The Key Takeaways
✓ Omega-3s lower triglycerides by 20–30% at 2–4 g/day, but the cardiovascular benefit goes beyond triglyceride lowering.
✓ Formula matters. EPA-only or EPA-dominant formulas are more effective in reducing cardiovascular events than EPA+DHA combinations (Sheppard 2025 meta-analysis: 21% vs 8% mortality reduction). The mechanism is still being worked out.
✓ High-risk patients defined as coronary calcium score >100, established atherosclerotic disease, or on statin therapy with TG >150, benefit most.
✓ There is no clear benefit in low-risk patients. If you don’t have risk factors, check an Omega-3 Index; aim for >8%.
✓ High-dose EPA carries a small but real atrial fibrillation risk (~1 percentage point absolute increase in REDUCE-IT). Worth knowing before self-prescribing.
✓ The FADS1 gene changes how efficiently your body converts plant omega-3s to EPA. Slow-converting (TT) carriers likely need preformed marine EPA to reach therapeutic levels.
In This Issue
Catch up on the rest of the series: Welcome to Pareto Life · Upcoming Series on Omega-3 · Issue 02 — Do Omega-3s reduce risk of dementia?
Want to know the science? Keep reading below 👇
Does fish oil actually prevent heart attacks? Most people assume yes…fish oil is one of the most-recommended heart supplements in the world, and social media has the generic “fish oil is good for your heart” message peppered all over the internet. But the clinical trial evidence is more divided than the supplement aisle suggests. Pure EPA worked dramatically in REDUCE-IT, cutting major cardiovascular events by 25%. EPA+DHA combinations at the same dose failed in STRENGTH. Who actually benefits, what dose, and which formula. Those answers depend on your risk profile, your triglycerides, and even a single gene called FADS1.
The research into benefits of fish oil benefits stemmed from an observation that indigenous people in Greenland had a low risks of heart disease, despite diets extremely high in fat from marine animals. This has lead to extensive research into the potential benefits of fish oil or Omega-3s fatty acids comprise of EPA and DHA.
How Fish Oil Affects Your Heart
It Lowers Triglycerides (TG) — Reliably
Elevated TG are linked to heart disease.
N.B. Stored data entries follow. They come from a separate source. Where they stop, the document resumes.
===== config.mk =====
export PLATFORM = sky130hd
export DESIGN_NAME = char_action_fsm
export DESIGN_NICKNAME = d
export VERILOG_FILES = /design/src/rtl/char_pkg.sv /design/src/rtl/phase_counter.sv /design/src/rtl/char_action_fsm.sv
export SDC_FILE = /design/constraint.sdc
export NUM_CORES = 1
export LEC_CHECK = 0
export CORE_MARGIN = 2
export CORE_UTILIZATION = 44
export CTS_CLUSTER_DIAMETER = 200
export DETAILED_ROUTE_END_ITERATION = 7
export PLACE_DENSITY = 0.73
export SYNTH_ARGS = -nofsm -noshare
export SYNTH_HDL_FRONTEND = slang
export SYNTH_SLANG_ARGS = --single-unit

===== constraint.sdc =====
create_clock -name CLOCK -period 1.8 [get_ports CLOCK]
set_input_delay 0.18 -clock CLOCK [delete_from_list [all_inputs] [get_ports CLOCK]]
set_output_delay 0.18 -clock CLOCK [all_outputs]
set_load 0.05 [all_outputs]

===== src/rtl/char_pkg.sv =====
// -----------------------------------------------------------------------------
// char_pkg
// Shared definitions for the character action state machine:
//   - state_t    : 4-bit state encodings observed on the STATE port
//   - cnt_op_t   : operations the FSM requests from the phase counter
//   - DEF_*      : default frame-counter width and phase lengths
//   - len_ok()   : range check used to reject bad duration parameters
// -----------------------------------------------------------------------------
package char_pkg;

    typedef enum logic [3:0] {
        ST_IDLE         = 4'd0,
        ST_LEFT         = 4'd1,
        ST_RIGHT        = 4'd2,
        ST_ATK_START    = 4'd3,
        ST_ATK_ACTIVE   = 4'd4,
        ST_ATK_RECOVERY = 4'd5,
        ST_DIR_START    = 4'd6,
        ST_DIR_ACTIVE   = 4'd7,
        ST_DIR_RECOVERY = 4'd8,
        ST_HITSTUN      = 4'd9
    } state_t;

    typedef enum logic [1:0] {
        CNT_HOLD  = 2'd0,
        CNT_CLEAR = 2'd1,
        CNT_LOAD  = 2'd2,
        CNT_DEC   = 2'd3
    } cnt_op_t;

    localparam int DEF_CNT_W      = 5;
    localparam int DEF_N_START    = 5;
    localparam int DEF_N_ACTIVE   = 2;
    localparam int DEF_N_RECOVERY = 16;
    localparam int DEF_D_START    = 4;
    localparam int DEF_D_ACTIVE   = 3;
    localparam int DEF_D_RECOVERY = 15;
    localparam int DEF_N_HITSTUN  = 12;

    // A phase length must be loadable into the counter and last at least one frame.
    function automatic bit len_ok(input int len, input int cnt_w);
        return (len >= 1) && (len <= (1 << cnt_w) - 1);
    endfunction

endpackage


===== src/rtl/phase_counter.sv =====
// -----------------------------------------------------------------------------
// phase_counter
// Frame counter for timed phases. Acts only on cycles where i_tick is high.
// Ports:
//   i_clk, i_rst_n : clock, asynchronous active-low reset (clears to 0)
//   i_tick         : frame-advance enable
//   i_op           : hold / clear / load / decrement request from the FSM
//   i_load_val     : value loaded on CNT_LOAD
//   o_cnt          : frames remaining in the current phase
//   o_done         : current frame is the last one of the phase (count <= 1)
// -----------------------------------------------------------------------------
module phase_counter
    import char_pkg::*;
#(
    parameter int CNT_W = DEF_CNT_W
) (
    input  logic             i_clk,
    input  logic             i_rst_n,
    input  logic             i_tick,
    input  cnt_op_t          i_op,
    input  logic [CNT_W-1:0] i_load_val,
    output logic [CNT_W-1:0] o_cnt,
    output logic             o_done
);

    logic [CNT_W-1:0] r_cnt;

    // NOTE: sequential state uses non-blocking assignments so every register
    // samples pre-edge values, independent of block ordering.
    always_ff @(posedge i_clk or negedge i_rst_n) begin
        if (!i_rst_n) begin
            r_cnt <= '0;
        end else if (i_tick) begin
            case (i_op)
                CNT_CLEAR: r_cnt <= '0;
                CNT_LOAD:  r_cnt <= i_load_val;
                // The FSM only decrements while o_done is low, so no underflow.
                CNT_DEC:   r_cnt <= r_cnt - 1'b1;
                default:   r_cnt <= r_cnt;
            endcase
        end
    end

    assign o_cnt  = r_cnt;
    assign o_done = (r_cnt <= CNT_W'(1));

endmodule


===== src/rtl/char_action_fsm.sv =====
// -----------------------------------------------------------------------------
// char_action_fsm
// Frame-driven fighting-game character controller: idle, walking, neutral
// and directional attacks (start / active / recovery) and hitstun.
// Ports:
//   CLOCK, RESET_N              : clock, asynchronous active-low reset
//   FRAME_TICK                  : one-cycle frame strobe; all state advances on it
//   KEY_LEFT/KEY_RIGHT/KEY_ATTACK : debounced active-high controls
//   HIT_IN                      : character struck this frame (highest priority)
//   STATE                       : current state encoding (char_pkg::state_t)
//   FRAME_CNT                   : frames remaining in the current timed phase
//   ATTACK_ACTIVE               : hitbox live (ATK_ACTIVE or DIR_ACTIVE)
// -----------------------------------------------------------------------------
module char_action_fsm
    import char_pkg::*;
#(
    parameter int CNT_W      = DEF_CNT_W,
    parameter int N_START    = DEF_N_START,
    parameter int N_ACTIVE   = DEF_N_ACTIVE,
    parameter int N_RECOVERY = DEF_N_RECOVERY,
    parameter int D_START    = DEF_D_START,
    parameter int D_ACTIVE   = DEF_D_ACTIVE,
    parameter int D_RECOVERY = DEF_D_RECOVERY,
    parameter int N_HITSTUN  = DEF_N_HITSTUN
) (
    input  logic             CLOCK,
    input  logic             RESET_N,
    input  logic             FRAME_TICK,
    input  logic             KEY_LEFT,
    input  logic             KEY_RIGHT,
    input  logic             KEY_ATTACK,
    input  logic             HIT_IN,
    output logic [3:0]       STATE,
    output logic [CNT_W-1:0] FRAME_CNT,
    output logic             ATTACK_ACTIVE
);

    if (!len_ok(N_START, CNT_W)    || !len_ok(N_ACTIVE, CNT_W)   ||
        !len_ok(N_RECOVERY, CNT_W) || !len_ok(D_START, CNT_W)    ||
        !len_ok(D_ACTIVE, CNT_W)   || !len_ok(D_RECOVERY, CNT_W) ||
        !len_ok(N_HITSTUN, CNT_W)) begin : g_bad_duration
        $error("char_action_fsm: every phase length must be in 1..2**CNT_W-1");
    end

    state_t           r_state;
    state_t           w_next_state;
    cnt_op_t          w_cnt_op;
    logic [CNT_W-1:0] w_load_val;
    logic             w_done;
    logic             w_key_same;
    logic             w_key_opp;

    // While walking: key for the current direction vs. the opposite one.
    assign w_key_same = (r_state == ST_LEFT) ? KEY_LEFT  : KEY_RIGHT;
    assign w_key_opp  = (r_state == ST_LEFT) ? KEY_RIGHT : KEY_LEFT;

    always_ff @(posedge CLOCK or negedge RESET_N) begin
        if (!RESET_N) begin
            r_state <= ST_IDLE;
        end else if (FRAME_TICK) begin
            r_state <= w_next_state;
        end
    end

    // NOTE: every output of this block gets a default first, so no path can
    // leave a signal unassigned and infer a latch.
    always_comb begin
        w_next_state = r_state;
        w_cnt_op     = CNT_HOLD;
        w_load_val   = '0;
        if (HIT_IN) begin
            // A hit overrides everything, including an ongoing hitstun (combo).
            w_next_state = ST_HITSTUN;
            w_cnt_op     = CNT_LOAD;
            w_load_val   = CNT_W'(N_HITSTUN);
        end else begin
            case (r_state)
                ST_IDLE: begin
                    w_cnt_op = CNT_CLEAR;
                    if (KEY_LEFT) begin
                        w_next_state = ST_LEFT;
                    end else if (KEY_RIGHT) begin
                        w_next_state = ST_RIGHT;
                    end else if (KEY_ATTACK) begin
                        w_next_state = ST_ATK_START;
                        w_cnt_op     = CNT_LOAD;
                        w_load_val   = CNT_W'(N_START);
                    end
                end
                ST_LEFT, ST_RIGHT: begin
                    w_cnt_op = CNT_CLEAR;
                    if (KEY_ATTACK) begin
                        w_next_state = ST_DIR_START;
                        w_cnt_op     = CNT_LOAD;
                        w_load_val   = CNT_W'(D_START);
                    end else if (w_key_opp) begin
                        w_next_state = (r_state == ST_LEFT) ? ST_RIGHT : ST_LEFT;
                    end else if (!w_key_same) begin
                        w_next_state = ST_IDLE;
                    end
                end
                // Timed phases: count down, then load the following phase length.
                ST_ATK_START, ST_ATK_ACTIVE, ST_DIR_START, ST_DIR_ACTIVE: begin
                    w_cnt_op = CNT_DEC;
                    if (w_done) begin
                        w_cnt_op = CNT_LOAD;
                        case (r_state)
                            ST_ATK_START: begin
                                w_next_state = ST_ATK_ACTIVE;
                                w_load_val   = CNT_W'(N_ACTIVE);
                            end
                            ST_ATK_ACTIVE: begin
                                w_next_state = ST_ATK_RECOVERY;
                                w_load_val   = CNT_W'(N_RECOVERY);
                            end
                            ST_DIR_START: begin
                                w_next_state = ST_DIR_ACTIVE;
                                w_load_val   = CNT_W'(D_ACTIVE);
                            end
                            default: begin
                                w_next_state = ST_DIR_RECOVERY;
                                w_load_val   = CNT_W'(D_RECOVERY);
                            end
                        endcase
                    end
                end
                ST_ATK_RECOVERY, ST_DIR_RECOVERY, ST_HITSTUN: begin
                    w_cnt_op = CNT_DEC;
                    if (w_done) begin
                        w_next_state = ST_IDLE;
                        w_cnt_op     = CNT_CLEAR;
                    end
                end
                default: begin
                    // Unused encodings recover to IDLE.
                    w_next_state = ST_IDLE;
                    w_cnt_op     = CNT_CLEAR;
                end
            endcase
        end
    end

    phase_counter #(
        .CNT_W (CNT_W)
    ) u_phase_counter (
        .i_clk      (CLOCK),
        .i_rst_n    (RESET_N),
        .i_tick     (FRAME_TICK),
        .i_op       (w_cnt_op),
        .i_load_val (w_load_val),
        .o_cnt      (FRAME_CNT),
        .o_done     (w_done)
    );

    assign STATE         = r_state;
    assign ATTACK_ACTIVE = (r_state == ST_ATK_ACTIVE) || (r_state == ST_DIR_ACTIVE);

endmodule


# After elaboration in Yosys (flattened, before gate mapping)
# Index checks and enable logic that the tools add are counted.
# W data, S select, Z words.
# word_totals
register_bits,9
in_bits,7
out_inout_bits,10
wordCells,58
# classes
addsub,1
n_lt_le_gt_ge,1
eq_ne,16
muxes,30
n_reduce_logical,8
# ops
cell,count
$pmux W5 S3,3
$mux W4,9
$eq A4 B3 Y1 const B,4
$pmux W4 S4,1
$mux W2,6
$mux W3,4
$pmux W4 S3,1
$mux W5,2
$ne A5 B5 Y1 const B,2
$eq A4 B2 Y1 const B,2
$eq A4 B4 Y1 const B,2
$pmux W2 S4,1
$ne A3 B2 Y1 const B,2
$le A5 B1 Y1 const B,1
$reduce_and A5 Y1,1
$sub A5 B1 Y5 const B,1
$eq A2 B2 Y1 const B,2
$eq A4 B1 Y1 const B,1
$logic_not A4 Y1,1
$reduce_or A4 Y1,1
$mux W1,3
$reduce_bool A3 Y1,1
$reduce_or A3 Y1,1
$eq A2 B1 Y1 const B,1
other kinds (3),3

# Depth between registers and ports, before layout
# depth
word_depth,8
depth_mapped,7
depth_no_buf,7

# By module
# Synthesis repeated with hierarchy kept, for this count alone.
# hier_totals
hier_cells,116
hier_area_um2,890.9
# modules_own_cells
mod,n_inst,cells_each,area_each_um2,seq_area_each_um2
char_action_fsm,1,74,494.2,100.1
phase_counter,1,42,396.6,125.1

# Least setup slack after synthesis
# No wires, ideal clock.
# synth_timing
path_type,reg-to-reg
from,"register u_phase_counter.r_cnt[1], in the netlist u_phase_counter.o_cnt[1]"
to,"register u_phase_counter.r_cnt[2], in the netlist u_phase_counter.o_cnt[2]"
setup_ns,0.126
arrival_ns,1.977
required_ns,1.674
slack_ns,-0.303
path_stages_with_launch,8
path_buffers,0
period_less_slack_ns,2.103
cell_sequence,dfrtp_1 inv_1 ha_1 o21ba_2 o211ai_4 a21oi_1 o31ai_1 a221o_1
# synth_between
elab_chain_cells,7
elab_cells_between_ends,15
classes_between,1 x add/sub; 1 x order compare; 3 x eq/ne; 8 x mux; 2 x reduce/logical
# synth_lines
element,line_no,text
from (decl),phase_counter.sv:26,logic [CNT_W-1:0] r_cnt;
from (signal assigned),phase_counter.sv:36,CNT_LOAD: r_cnt <= i_load_val;
from (signal assigned),phase_counter.sv:38,CNT_DEC: r_cnt <= r_cnt - 1'b1;
from (signal assigned),phase_counter.sv:39,default: r_cnt <= r_cnt;
$le A5 B1 Y1,phase_counter.sv:45,assign o_done = (r_cnt <= CNT_W'(1));
$mux W1 / $mux W2 (equally long branches),"char_action_fsm.sv:105, char_action_fsm.sv:129",
$pmux W2 S4,char_action_fsm.sv:77,case (r_state)
$mux W2,char_action_fsm.sv:71,if (HIT_IN) begin
$eq A2 B1 Y1 / $eq A2 B2 Y1 (equally long branches),phase_counter.sv:34,case (i_op)
$reduce_bool A3 Y1 (no source line),--,
$reduce_and A2 Y1 (no source line),--,
# Parallel ways exist; a longest one is shown, timed or not.
# A chain may end at the register's enable or synchronous reset.

# Worst setup path after layout
# Ends and elaborated chain as after synthesis.

==> flow_metrics.py <==
metrics = {
    "worst_setup_path": {
        "path_class": "flip-flop to flip-flop",
        "crit_path_end_kind": "flip-flop",
        "cp-start-kind": "flip-flop",
        "critPathMaxFanout": 5,
        "critical_path_arrival_ps": 1890,
        "cp.required_ps": 1940,
        "r2r_slack_ps": 50,
    },
    "cells_and_area": {
        "finalNetCount": 139,
        "design_area_sq_um": 1150,
        "fillers": 159,
        "area_delta_synth_final_pct": 42.48,
        "drive_gt1_share_pct": 31.78,
        "final_common_cell": "buf_4",
        "final_cell_mix": "18 x buf_4, 13 x nor2_1, 10 x o21ai_0, 10 x clkdlybuf4s50_1, 8 x dfrtp_2",
        "antenna_cells": 0,
        "seq_area_sq_um": 235.2,
        "multiInputGateArea_sq_um": 579.3,
    },
    "route": {
        "via_per_inst": 5.708,
        "vias": 879,
        "ant_nets": 0,
        "first_iter_violations": 40,
        "wl_per_cell_microns": 14.44,
        "drt_first_pass_iters": 4,
        "drc": 0,
        "drt_wl_total_microns": 2224,
    },
    "timing": {
        "finalHoldViolCount": 0,
        "timing.final.crit_share_pct": 97.14,
        "rsz0062_at_grt": "true",
        "maxSlewViolCount": 0,
        "slew_headroom_pct": 66.86,
        "setup_viol": 0,
        "max_slew.worst_pin.slew_ps": 495.5,
        "fmax_mhz": 571.9,
        "fin_worst_skew_ps": 6.431,
        "layout_setup_ws_ps": 51.53,
        "min_period_ps": 1748,
    },
    "clock_network": {
        "cts_hold_buf": 0,
        "cts.sinks": 9,
        "numCtsBuffers": 3,
        "ctsLongestPathBuffers": 2,
        "clkSlewWorstSetupHoldPaths_ps": 70,
        "cts_htree_levels": 1,
        "clockRootBuffer": "clkbuf_4",
        "cts_tree": "done",
        "clkLatencyLatePin_ps": 260,
    },
    "outcome": {
        "status": "completed",
    },
    "floorplanning": {
        "die_y_microns": 46.83,
        "placement_rows": 15,
        "dieArea_sq_um": 2193,
        "die_w_microns": 46.83,
        "core_area_sq_um": 1727,
        "io_pins": 17,
        "start_util_pct": 46.74,
    },
    "global_route": {
        "grt_usage_pct": 22.53,
        "grt_max_degree": 15,
        "antenna_found_initial": 0,
        "grt_pass1_vias": 799,
        "overflow": 0,
        "grt_pass1_wl_microns": 3477,
    },
    "yosys": {
        "synth_cells": 101,
        "yosysWarnings": 0,
        "seq_area_frac_synth_pct": 27.91,
        "async_reset_ff_share_pct": 100.0,
        "synth.avg_cell_area_sq_um": 7.990,
        "netlist_area_sq_um": 807.0,
        "synth.net_count": 110,
        "synth_ff_type": "dfrtp_1",
        "synth_cell_types": 40,
        "ys_ff_latch": 9,
        "synth_edf_count": 0,
    },
    "place": {
        "dpl_cell_area_sq_um": 1072,
        "post-place-ws_ps": 25.83,
        "port_buffers": 16,
        "gp_congestion": 0.8430,
        "detailed_place_hpwl_microns": 1667,
    },
    "job": {
        "cap_violations": 0,
    },
    "power_and_ir_drop": {
        "p_leak_nw": 0.4496,
        "power.density_nw_per_um2": 1707,
        "ir_worst_vdd_v": 0.0009831,
    },
    "hold_path": {
        "min_path_type": "input pin to async pin",
    },
}
## through the flow
stage                     power [W]  hold WS (ps)  TNS (ps)  instances  utilization, %
after floorplan            0.001276        -115.6    -91.77        101               -
after global placement     0.001656         515.5         0        148           62.10
after detailed placement   0.001679         519.0         0        148           62.10
after CTS                  0.001849         231.3         0        152           63.62
after global routing       0.002101         254.0    -89.89        154           66.59
final                      0.001963         231.6         0        154           66.59
## synth_stat cells (2+ instances only)
cell type / n / area share, %
o2bb2ai_1: 2 / 2.2
nor3_1: 4 / 2.5
ha_1: 2 / 3.1
a31oi_1: 3 / 2.3
nor2_1: 13 / 6.0
inv_1: 6 / 2.8
o21ai_1: 2 / 1.2
clkbuf_1: 2 / 0.93
a21oi_1: 3 / 1.9
o21ai_0: 10 / 6.2
a221o_1: 2 / 2.5
nand2_1: 7 / 3.3
nand2b_1: 6 / 4.7
dfrtp_1: 9 / 28
buf_2: 4 / 2.5
o31ai_1: 2 / 1.9
## worst paths after layout
kind                                           from                       end  depth (start not counted)
setup / recovery           u_phase_counter.o_cnt[1]  u_phase_counter.o_cnt[2]                          7
hold / removal                              RESET_N                  STATE[1]                          1
setup reg to reg           u_phase_counter.o_cnt[1]  u_phase_counter.o_cnt[2]                          7
hold reg to reg            u_phase_counter.o_cnt[4]  u_phase_counter.o_cnt[4]                          2
max in group asynchronous                   RESET_N  u_phase_counter.o_cnt[2]                          1
min in group CLOCK         u_phase_counter.o_cnt[4]  u_phase_counter.o_cnt[4]                          2
## power by group
part           switching (W)  leakage, nW  total [W]  internal, W
logic               0.000833        0.333    0.00140     0.000563
registers           0.000115        0.102   0.000405     0.000290
clock network      0.0000765       0.0150   0.000162    0.0000856
total                0.00102        0.450    0.00196     0.000938
## metal layers
layer	vias up	global-route usage (%)	wire (microns)
met1	403	29.14	995
met2	36	35.89	1067
met4	0	8.333	29
met3	4	6.154	131
met5	-	0	0
li1	436	-	-
## registers in the layout, summed over array words and instances, names as in the netlist
name / flops
u_phase_counter.o_cnt: 5
STATE: 4
## critical path, cell delays in order, from the launching register on
cell      delay (ps)
dfrtp_2          400
inv_1             80
ha_1             160
o21ba_4          180
o211ai_4         290
nor2_4            60
and4b_1          210
a221o_1          260
## cell type report
class                      instances  share of cell area, %
multi-input combinational         81                  50.38
timing repair buffer              29                  22.20
sequential                         9                  20.46
tap                               25                  2.720
clock buffer                       4                  2.285
inverter                           6                  1.959
## cells by family after synthesis
| group | share of synthesized area [%] |
|---|---|
| buf+inv | 6.202 |
| compound gates | 33.64 |
| fa+ha+maj | 3.100 |
| mux | 1.240 |
| flops | 27.91 |
| simple gates | 26.82 |
| xor+xnor | 1.085 |
## timing repair
item / CTS / global route
endpoints found under the setup margin: 0 / 7
setup buffers: 0 / 1
resized for setup: 0 / 8
No activity file was read; power rests on OpenSTA's default activity.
At doses of 2-4gm per day, EPA and DHA have demonstrated consistently in studies to reduce TG by 20-30%.
It Fights Inflammation — Sort Of
Omega 3s and Omega-6 Fatty acids compete to be incorporated into the cell membranes. The incorporation of omega-3s into the cell membrane results in promoting pre-resolving mediators that act to resolving inflammation. At the same time by displacing Omega-6 from cell membrane results in inhibition NF-KB, a key mediator of inflammation.
It May Help Artery Health
The evidence is suggesting that Omega-3s may help with dilation of blood vessels and stabilization of plaque buildup in arteries.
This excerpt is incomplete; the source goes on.